→ **TO DO**
In the records below, tally every line containing "what". Report only the total.

→ **MATERIAL PROVIDED**
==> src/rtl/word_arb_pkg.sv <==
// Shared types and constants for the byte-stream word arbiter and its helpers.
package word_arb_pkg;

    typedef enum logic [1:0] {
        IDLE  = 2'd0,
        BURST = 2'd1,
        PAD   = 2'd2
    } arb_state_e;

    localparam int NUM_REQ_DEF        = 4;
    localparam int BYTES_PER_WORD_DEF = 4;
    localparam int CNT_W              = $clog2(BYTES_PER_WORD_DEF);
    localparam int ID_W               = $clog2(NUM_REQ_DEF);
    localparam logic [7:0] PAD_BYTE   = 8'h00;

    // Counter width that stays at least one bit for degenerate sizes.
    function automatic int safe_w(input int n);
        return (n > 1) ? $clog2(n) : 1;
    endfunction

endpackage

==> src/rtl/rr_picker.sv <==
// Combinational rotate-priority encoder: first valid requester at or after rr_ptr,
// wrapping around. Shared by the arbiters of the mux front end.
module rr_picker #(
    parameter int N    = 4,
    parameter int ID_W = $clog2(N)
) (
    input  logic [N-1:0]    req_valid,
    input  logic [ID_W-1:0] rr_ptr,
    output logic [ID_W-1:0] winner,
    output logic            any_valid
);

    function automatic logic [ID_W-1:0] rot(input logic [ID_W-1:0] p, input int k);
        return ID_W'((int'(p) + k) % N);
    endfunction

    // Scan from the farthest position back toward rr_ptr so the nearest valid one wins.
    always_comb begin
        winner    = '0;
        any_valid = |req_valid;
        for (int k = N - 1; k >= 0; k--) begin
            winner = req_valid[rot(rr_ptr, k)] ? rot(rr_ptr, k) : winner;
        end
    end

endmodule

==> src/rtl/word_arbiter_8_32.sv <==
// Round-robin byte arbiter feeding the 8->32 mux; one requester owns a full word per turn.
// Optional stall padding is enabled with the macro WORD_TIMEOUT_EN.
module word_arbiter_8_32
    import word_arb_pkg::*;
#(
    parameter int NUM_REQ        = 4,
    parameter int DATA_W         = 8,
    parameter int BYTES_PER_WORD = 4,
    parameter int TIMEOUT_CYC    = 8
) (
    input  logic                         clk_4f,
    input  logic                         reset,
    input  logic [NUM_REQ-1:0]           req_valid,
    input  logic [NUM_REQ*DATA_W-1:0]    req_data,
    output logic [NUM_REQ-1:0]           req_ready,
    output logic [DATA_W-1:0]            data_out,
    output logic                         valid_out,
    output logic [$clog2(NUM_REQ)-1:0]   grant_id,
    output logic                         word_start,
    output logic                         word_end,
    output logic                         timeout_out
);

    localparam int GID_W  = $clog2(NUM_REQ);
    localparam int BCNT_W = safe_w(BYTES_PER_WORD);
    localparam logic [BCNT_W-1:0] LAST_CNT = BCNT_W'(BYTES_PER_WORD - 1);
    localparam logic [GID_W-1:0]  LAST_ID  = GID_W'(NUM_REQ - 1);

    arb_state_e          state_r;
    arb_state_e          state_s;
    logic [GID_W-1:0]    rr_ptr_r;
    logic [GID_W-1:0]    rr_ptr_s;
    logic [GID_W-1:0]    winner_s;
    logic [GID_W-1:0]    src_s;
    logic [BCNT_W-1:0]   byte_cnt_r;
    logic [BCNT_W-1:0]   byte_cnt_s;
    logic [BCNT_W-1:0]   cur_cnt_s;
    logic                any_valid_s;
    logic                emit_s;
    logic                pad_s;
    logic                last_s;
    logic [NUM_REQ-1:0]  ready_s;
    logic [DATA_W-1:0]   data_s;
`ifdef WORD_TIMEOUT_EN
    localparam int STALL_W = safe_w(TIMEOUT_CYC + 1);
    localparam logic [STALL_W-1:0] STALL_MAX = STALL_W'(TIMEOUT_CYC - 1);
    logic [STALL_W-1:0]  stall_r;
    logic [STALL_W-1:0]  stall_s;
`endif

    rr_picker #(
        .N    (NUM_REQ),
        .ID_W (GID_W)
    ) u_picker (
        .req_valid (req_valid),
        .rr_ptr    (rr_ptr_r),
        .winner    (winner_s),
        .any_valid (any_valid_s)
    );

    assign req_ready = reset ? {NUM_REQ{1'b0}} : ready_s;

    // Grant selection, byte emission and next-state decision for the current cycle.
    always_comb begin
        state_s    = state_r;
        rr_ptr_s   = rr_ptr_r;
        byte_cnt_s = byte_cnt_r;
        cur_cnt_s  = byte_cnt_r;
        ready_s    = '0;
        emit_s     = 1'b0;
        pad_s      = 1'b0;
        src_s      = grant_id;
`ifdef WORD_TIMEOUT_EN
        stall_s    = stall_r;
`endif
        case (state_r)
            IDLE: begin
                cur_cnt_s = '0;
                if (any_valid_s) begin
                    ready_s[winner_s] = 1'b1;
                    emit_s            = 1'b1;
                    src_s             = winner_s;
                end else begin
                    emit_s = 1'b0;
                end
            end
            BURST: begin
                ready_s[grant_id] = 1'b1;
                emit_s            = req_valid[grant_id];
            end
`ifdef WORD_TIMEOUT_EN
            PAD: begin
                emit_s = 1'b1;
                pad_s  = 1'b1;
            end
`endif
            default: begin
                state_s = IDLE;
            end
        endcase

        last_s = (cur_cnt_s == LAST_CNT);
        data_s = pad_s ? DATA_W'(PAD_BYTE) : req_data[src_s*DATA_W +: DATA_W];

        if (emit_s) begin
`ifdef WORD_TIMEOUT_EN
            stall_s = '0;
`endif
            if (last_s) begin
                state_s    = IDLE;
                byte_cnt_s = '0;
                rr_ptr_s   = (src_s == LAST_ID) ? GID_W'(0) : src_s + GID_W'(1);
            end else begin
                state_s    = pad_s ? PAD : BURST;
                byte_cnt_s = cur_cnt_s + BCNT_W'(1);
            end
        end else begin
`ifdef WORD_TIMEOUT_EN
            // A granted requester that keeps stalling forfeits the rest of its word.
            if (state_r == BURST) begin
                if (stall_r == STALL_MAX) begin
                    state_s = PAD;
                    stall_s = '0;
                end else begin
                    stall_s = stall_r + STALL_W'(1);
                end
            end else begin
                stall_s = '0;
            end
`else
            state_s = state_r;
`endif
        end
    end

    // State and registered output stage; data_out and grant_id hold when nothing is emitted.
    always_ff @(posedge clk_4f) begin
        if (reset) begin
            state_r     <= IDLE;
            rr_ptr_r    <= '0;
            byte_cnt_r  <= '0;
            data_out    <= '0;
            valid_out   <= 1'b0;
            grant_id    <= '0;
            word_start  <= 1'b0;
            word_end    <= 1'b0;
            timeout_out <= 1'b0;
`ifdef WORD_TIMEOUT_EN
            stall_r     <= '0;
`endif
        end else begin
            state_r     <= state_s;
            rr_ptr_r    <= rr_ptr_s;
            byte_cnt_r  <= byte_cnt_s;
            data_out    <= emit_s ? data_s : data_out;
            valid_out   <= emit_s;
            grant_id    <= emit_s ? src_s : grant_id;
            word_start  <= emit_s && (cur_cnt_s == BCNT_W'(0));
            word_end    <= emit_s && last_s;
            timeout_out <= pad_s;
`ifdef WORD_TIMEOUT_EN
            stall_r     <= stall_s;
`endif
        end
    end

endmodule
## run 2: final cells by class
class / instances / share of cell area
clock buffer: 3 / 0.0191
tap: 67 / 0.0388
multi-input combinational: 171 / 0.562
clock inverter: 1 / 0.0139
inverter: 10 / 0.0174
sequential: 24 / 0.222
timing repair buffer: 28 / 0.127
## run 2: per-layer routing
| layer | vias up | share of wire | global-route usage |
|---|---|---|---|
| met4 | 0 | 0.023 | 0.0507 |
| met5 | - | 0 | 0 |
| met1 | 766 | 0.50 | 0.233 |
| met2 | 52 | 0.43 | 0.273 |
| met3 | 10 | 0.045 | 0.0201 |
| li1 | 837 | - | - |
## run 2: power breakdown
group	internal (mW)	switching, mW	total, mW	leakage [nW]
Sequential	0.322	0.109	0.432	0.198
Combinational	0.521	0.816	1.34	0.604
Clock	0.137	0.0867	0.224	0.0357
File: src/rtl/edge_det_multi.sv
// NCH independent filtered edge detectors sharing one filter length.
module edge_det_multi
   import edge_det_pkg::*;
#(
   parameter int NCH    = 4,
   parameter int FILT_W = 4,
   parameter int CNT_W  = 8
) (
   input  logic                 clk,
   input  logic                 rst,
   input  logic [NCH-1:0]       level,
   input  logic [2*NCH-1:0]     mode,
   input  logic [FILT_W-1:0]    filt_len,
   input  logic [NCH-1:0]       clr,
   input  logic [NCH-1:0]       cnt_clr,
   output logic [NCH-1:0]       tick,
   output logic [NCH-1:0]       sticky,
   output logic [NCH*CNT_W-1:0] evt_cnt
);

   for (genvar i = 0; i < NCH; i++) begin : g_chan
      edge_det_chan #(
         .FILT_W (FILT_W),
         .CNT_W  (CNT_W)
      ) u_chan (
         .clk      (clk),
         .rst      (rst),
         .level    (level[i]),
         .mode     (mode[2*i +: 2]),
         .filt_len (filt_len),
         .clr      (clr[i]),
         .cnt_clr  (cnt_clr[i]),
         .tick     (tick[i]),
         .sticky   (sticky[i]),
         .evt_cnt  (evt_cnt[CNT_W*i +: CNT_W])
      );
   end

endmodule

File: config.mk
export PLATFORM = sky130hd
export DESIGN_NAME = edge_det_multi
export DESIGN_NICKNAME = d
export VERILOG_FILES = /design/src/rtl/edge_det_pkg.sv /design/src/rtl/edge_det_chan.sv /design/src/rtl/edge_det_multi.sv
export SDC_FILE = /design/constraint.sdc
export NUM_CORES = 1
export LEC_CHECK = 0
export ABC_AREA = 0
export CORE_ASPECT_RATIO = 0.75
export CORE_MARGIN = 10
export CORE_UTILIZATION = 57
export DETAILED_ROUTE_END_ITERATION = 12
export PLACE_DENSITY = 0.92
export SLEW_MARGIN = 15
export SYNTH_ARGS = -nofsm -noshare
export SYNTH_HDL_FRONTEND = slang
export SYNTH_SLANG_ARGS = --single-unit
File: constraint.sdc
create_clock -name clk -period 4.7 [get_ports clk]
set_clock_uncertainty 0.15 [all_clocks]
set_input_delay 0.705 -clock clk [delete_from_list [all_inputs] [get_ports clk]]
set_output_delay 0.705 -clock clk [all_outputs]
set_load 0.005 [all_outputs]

---

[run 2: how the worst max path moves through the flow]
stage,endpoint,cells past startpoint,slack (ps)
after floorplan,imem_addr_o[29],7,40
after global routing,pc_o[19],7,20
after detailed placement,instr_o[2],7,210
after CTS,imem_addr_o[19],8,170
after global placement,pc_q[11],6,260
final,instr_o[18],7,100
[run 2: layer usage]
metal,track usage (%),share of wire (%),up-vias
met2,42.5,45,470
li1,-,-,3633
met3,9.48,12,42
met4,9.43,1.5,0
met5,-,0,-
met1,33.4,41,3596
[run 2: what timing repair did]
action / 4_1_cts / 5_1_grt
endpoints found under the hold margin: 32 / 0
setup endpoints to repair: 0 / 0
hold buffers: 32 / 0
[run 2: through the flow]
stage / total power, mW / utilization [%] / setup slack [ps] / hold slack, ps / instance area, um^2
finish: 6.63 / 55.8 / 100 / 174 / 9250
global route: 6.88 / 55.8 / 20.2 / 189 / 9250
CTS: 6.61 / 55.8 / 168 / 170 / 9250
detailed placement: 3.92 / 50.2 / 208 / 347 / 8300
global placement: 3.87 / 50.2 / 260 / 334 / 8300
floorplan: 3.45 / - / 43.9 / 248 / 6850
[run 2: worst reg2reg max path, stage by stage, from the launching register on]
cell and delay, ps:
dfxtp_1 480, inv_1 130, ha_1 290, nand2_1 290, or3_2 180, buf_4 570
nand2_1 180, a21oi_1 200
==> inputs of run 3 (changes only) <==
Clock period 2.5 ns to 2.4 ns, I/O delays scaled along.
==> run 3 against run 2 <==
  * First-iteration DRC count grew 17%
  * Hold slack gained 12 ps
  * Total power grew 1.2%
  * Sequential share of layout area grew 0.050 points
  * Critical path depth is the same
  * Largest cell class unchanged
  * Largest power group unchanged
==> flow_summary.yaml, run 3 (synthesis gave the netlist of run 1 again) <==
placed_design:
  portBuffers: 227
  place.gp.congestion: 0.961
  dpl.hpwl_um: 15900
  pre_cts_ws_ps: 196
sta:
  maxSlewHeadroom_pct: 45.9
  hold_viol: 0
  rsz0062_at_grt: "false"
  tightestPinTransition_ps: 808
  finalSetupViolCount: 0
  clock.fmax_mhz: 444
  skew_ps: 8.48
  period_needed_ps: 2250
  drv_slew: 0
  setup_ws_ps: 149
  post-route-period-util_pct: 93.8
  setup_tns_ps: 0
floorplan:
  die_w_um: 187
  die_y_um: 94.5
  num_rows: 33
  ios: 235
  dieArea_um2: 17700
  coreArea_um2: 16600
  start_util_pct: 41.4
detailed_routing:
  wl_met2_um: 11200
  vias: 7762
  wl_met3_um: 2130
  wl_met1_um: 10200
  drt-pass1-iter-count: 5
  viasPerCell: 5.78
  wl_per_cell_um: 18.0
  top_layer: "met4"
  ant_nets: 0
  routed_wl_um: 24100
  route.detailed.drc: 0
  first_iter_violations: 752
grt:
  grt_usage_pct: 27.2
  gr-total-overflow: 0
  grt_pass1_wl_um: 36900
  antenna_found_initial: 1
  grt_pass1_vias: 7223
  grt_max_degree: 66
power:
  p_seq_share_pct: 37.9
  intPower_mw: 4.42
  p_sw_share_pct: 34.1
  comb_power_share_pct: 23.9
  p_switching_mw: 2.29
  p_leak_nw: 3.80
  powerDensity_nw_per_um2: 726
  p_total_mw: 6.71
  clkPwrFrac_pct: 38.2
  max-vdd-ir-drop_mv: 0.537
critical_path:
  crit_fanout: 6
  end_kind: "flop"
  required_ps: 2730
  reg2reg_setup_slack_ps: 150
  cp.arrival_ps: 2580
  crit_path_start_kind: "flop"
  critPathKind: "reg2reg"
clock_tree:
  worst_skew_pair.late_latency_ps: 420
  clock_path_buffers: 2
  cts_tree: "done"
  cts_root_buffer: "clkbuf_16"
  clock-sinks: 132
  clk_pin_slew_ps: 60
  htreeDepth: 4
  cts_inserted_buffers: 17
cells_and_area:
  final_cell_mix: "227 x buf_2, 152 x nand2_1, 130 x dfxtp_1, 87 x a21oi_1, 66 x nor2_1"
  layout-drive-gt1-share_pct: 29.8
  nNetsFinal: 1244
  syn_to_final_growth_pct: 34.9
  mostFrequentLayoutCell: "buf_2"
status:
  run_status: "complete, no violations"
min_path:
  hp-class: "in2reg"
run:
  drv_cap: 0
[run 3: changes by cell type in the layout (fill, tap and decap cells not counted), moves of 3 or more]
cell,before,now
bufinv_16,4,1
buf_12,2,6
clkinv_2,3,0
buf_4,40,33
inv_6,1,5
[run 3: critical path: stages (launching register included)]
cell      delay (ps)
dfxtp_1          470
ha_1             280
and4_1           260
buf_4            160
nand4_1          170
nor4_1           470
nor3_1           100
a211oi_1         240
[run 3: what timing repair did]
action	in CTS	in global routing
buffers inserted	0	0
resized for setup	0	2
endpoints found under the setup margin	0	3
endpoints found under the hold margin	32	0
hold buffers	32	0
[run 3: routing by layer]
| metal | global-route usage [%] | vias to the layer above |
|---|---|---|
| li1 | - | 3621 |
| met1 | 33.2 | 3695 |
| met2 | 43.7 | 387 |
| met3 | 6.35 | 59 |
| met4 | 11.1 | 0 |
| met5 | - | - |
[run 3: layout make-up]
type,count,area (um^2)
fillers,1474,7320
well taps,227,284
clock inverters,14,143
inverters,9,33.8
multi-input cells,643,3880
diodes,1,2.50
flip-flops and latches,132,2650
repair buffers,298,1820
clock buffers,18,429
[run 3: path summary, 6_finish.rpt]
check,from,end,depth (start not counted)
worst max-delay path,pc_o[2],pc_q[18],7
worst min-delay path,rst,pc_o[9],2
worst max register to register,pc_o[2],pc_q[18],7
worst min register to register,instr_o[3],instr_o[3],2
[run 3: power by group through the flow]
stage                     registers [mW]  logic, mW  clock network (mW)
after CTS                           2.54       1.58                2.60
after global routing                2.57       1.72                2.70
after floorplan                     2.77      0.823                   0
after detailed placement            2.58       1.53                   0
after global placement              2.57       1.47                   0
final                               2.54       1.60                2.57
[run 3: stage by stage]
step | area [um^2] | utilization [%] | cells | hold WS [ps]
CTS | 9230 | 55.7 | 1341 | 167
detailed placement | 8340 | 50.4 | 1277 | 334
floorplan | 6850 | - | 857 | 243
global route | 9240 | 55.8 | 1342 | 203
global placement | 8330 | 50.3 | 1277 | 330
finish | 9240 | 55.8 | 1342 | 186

→ **ANSWER TO THIS TASK**
2